> Work to complete
Your task is to repeat exactly the lines below between the line holding "final worst-path cycle share - 92.3%" and the line holding "post-synthesis mux area share - 3.97%", inclusive, and only those.
*** Opening Excerpted data ***
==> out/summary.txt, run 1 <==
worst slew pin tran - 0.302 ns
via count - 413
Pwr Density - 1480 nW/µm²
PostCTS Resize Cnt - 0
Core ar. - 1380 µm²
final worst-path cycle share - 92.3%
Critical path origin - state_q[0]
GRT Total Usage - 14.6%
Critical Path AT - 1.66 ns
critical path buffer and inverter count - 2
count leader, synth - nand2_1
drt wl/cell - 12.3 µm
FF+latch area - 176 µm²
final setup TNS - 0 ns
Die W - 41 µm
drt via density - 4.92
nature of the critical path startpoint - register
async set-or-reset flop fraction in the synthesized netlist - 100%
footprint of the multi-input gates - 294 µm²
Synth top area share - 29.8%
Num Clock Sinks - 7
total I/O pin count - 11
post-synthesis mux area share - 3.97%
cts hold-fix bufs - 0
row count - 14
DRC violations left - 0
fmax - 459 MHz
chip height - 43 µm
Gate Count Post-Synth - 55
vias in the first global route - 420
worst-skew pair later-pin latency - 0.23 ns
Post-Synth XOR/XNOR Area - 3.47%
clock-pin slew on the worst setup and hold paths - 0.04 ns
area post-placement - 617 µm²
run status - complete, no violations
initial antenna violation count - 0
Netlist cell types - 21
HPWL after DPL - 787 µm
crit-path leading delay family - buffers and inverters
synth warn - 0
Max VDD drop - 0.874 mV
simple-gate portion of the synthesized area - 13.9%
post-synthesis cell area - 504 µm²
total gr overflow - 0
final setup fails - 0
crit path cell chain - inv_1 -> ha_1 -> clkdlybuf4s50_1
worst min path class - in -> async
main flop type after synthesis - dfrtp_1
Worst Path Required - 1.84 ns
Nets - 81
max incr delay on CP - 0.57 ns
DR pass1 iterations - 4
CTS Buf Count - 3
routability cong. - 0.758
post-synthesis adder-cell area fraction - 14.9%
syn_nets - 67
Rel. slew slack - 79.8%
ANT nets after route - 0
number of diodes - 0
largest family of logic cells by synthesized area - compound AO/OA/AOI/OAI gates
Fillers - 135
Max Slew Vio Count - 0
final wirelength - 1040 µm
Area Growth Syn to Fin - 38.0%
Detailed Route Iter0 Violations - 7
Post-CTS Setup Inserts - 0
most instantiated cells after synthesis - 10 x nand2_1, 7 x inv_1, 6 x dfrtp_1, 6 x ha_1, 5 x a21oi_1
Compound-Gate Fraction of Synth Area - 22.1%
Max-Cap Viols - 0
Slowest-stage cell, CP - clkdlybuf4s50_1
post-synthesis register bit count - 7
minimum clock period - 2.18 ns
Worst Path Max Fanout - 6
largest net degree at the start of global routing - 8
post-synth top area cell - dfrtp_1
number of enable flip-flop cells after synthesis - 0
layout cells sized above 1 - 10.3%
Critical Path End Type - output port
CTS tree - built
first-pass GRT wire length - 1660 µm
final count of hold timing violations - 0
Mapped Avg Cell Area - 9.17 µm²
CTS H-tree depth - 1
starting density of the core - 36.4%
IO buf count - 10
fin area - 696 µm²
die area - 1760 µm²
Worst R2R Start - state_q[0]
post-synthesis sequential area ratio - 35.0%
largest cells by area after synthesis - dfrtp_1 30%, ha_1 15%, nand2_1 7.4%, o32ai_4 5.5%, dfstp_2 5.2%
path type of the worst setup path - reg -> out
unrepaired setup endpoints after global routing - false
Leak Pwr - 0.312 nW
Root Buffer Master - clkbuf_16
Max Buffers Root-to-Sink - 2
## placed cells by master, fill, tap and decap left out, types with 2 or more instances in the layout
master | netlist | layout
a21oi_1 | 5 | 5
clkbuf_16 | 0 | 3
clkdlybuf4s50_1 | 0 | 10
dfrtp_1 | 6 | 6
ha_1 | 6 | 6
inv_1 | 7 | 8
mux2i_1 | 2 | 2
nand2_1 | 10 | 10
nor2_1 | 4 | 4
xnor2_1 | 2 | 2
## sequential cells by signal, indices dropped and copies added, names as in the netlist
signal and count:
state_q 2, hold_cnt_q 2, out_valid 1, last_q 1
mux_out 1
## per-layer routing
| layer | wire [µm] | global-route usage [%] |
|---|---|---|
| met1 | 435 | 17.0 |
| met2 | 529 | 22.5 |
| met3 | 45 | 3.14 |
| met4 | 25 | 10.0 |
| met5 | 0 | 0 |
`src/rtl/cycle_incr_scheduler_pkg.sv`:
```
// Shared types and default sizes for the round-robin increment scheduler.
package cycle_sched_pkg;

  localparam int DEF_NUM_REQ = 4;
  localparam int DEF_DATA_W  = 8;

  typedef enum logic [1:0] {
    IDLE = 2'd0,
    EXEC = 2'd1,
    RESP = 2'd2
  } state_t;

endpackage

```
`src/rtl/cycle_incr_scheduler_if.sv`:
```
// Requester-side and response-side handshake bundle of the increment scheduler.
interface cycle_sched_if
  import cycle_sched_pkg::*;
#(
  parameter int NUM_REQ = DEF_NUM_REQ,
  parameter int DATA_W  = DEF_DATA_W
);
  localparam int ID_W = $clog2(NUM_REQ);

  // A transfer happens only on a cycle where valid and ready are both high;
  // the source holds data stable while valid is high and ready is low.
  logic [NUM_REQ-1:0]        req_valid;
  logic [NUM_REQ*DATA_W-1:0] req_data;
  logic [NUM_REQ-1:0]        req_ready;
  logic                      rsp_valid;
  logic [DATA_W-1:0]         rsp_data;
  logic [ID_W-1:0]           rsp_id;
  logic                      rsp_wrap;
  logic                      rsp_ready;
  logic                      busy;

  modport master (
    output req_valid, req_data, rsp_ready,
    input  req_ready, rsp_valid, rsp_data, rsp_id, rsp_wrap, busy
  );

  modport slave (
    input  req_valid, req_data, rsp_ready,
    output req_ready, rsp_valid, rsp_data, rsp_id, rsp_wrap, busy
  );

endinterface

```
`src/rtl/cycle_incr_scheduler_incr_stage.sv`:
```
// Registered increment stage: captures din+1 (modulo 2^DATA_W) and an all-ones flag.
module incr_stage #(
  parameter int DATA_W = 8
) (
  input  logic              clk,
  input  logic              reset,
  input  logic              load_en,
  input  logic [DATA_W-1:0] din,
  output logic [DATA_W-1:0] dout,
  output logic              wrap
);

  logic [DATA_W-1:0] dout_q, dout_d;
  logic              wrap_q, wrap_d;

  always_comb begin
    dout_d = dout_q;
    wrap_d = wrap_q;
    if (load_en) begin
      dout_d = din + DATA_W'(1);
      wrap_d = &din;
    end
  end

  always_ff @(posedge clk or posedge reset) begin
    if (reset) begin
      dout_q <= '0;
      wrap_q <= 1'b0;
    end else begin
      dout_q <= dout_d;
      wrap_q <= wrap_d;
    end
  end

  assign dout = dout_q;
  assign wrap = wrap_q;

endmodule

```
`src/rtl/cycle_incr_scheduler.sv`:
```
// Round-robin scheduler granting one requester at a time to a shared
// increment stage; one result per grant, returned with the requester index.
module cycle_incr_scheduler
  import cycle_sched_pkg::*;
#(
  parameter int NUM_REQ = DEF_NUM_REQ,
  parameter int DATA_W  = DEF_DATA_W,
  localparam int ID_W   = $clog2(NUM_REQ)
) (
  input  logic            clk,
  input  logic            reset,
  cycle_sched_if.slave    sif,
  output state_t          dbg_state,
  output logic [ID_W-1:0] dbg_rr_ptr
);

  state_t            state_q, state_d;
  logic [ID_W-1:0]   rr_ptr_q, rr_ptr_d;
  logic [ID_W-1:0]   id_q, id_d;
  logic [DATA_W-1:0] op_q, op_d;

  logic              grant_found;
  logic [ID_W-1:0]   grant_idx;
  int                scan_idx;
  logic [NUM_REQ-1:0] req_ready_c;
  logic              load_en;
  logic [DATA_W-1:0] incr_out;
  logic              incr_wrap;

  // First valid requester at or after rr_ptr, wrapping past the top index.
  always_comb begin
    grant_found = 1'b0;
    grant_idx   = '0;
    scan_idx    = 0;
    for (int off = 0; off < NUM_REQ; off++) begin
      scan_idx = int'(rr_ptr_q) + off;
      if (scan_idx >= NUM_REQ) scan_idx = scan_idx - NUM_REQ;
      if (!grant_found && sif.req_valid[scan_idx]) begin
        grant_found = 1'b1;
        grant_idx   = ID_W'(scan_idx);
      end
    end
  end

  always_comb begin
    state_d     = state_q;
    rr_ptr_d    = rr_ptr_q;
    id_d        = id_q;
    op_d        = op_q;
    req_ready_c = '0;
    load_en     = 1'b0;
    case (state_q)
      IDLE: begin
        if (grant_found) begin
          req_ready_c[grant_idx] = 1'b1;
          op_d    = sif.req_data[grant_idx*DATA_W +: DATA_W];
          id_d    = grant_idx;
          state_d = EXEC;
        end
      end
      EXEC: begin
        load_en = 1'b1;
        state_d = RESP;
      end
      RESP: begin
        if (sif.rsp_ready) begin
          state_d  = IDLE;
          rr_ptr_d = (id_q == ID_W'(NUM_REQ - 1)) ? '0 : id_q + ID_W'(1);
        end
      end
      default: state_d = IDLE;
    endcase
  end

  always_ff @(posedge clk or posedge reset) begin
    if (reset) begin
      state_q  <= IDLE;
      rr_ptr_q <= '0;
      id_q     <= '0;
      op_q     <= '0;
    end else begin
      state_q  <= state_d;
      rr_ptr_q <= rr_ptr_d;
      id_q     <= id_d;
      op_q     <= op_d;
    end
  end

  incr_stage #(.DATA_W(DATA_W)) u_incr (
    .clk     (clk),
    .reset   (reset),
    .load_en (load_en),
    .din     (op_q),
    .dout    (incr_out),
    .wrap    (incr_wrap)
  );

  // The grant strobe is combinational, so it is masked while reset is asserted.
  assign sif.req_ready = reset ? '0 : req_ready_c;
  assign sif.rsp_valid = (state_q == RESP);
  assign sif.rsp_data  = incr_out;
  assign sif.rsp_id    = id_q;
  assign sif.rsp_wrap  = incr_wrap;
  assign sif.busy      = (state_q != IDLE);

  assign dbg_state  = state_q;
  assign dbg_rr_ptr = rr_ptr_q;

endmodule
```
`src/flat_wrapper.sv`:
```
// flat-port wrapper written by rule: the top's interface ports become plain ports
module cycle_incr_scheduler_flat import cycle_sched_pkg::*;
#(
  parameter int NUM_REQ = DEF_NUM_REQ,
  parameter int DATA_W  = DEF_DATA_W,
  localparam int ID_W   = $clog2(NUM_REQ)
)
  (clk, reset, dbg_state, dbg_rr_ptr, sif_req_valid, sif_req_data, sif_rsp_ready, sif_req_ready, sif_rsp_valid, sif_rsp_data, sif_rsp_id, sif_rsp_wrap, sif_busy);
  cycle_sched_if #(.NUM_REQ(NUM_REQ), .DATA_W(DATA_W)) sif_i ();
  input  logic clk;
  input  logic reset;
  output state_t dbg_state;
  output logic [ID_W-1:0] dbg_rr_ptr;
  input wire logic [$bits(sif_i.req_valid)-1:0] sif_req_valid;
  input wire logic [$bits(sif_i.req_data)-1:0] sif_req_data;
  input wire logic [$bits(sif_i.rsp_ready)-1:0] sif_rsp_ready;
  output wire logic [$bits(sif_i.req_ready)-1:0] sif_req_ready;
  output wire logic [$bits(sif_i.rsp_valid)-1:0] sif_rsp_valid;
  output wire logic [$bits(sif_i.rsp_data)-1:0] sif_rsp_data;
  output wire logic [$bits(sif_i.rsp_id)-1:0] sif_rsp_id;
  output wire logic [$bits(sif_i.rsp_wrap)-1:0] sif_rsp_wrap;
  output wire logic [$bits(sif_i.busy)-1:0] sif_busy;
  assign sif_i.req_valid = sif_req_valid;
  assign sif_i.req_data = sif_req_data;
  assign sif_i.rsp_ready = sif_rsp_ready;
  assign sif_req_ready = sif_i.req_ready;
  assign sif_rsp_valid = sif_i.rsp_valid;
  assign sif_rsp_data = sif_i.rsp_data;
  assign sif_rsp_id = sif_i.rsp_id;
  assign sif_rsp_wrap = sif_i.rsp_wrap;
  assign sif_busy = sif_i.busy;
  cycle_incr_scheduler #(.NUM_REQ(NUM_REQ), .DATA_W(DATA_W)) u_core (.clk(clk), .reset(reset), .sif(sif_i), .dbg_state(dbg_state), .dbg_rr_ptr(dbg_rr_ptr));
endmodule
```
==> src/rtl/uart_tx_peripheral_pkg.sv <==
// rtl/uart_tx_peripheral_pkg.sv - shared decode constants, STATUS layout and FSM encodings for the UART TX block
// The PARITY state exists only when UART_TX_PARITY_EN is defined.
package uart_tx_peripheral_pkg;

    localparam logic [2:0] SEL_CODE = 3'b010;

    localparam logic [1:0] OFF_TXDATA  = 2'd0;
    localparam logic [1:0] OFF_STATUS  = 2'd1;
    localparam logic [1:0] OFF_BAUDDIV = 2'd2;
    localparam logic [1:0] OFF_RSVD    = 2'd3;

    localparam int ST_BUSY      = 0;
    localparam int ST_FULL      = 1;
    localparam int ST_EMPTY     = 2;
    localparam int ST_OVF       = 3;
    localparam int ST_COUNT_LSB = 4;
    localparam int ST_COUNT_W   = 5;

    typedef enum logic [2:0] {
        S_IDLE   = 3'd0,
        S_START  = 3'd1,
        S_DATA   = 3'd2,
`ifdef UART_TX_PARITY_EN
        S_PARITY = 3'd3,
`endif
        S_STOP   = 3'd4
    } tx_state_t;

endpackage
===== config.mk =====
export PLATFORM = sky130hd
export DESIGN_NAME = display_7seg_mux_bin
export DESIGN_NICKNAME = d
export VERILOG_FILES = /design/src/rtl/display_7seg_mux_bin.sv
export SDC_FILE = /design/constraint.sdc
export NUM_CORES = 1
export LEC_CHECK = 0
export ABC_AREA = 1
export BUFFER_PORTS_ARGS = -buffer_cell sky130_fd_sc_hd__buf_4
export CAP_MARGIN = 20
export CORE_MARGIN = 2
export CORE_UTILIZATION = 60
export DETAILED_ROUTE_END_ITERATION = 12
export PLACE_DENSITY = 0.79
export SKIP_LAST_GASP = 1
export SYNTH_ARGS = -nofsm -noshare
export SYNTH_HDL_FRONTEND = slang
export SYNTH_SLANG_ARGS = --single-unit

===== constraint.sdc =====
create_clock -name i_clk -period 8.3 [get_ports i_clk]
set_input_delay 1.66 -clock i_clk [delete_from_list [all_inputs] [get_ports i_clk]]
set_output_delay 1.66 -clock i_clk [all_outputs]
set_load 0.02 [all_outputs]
*** Closing Excerpted data ***
> Answer to this exercise
final worst-path cycle share - 92.3%
Critical path origin - state_q[0]
GRT Total Usage - 14.6%
Critical Path AT - 1.66 ns
critical path buffer and inverter count - 2
count leader, synth - nand2_1
drt wl/cell - 12.3 µm
FF+latch area - 176 µm²
final setup TNS - 0 ns
Die W - 41 µm
drt via density - 4.92
nature of the critical path startpoint - register
async set-or-reset flop fraction in the synthesized netlist - 100%
footprint of the multi-input gates - 294 µm²
Synth top area share - 29.8%
Num Clock Sinks - 7
total I/O pin count - 11
post-synthesis mux area share - 3.97%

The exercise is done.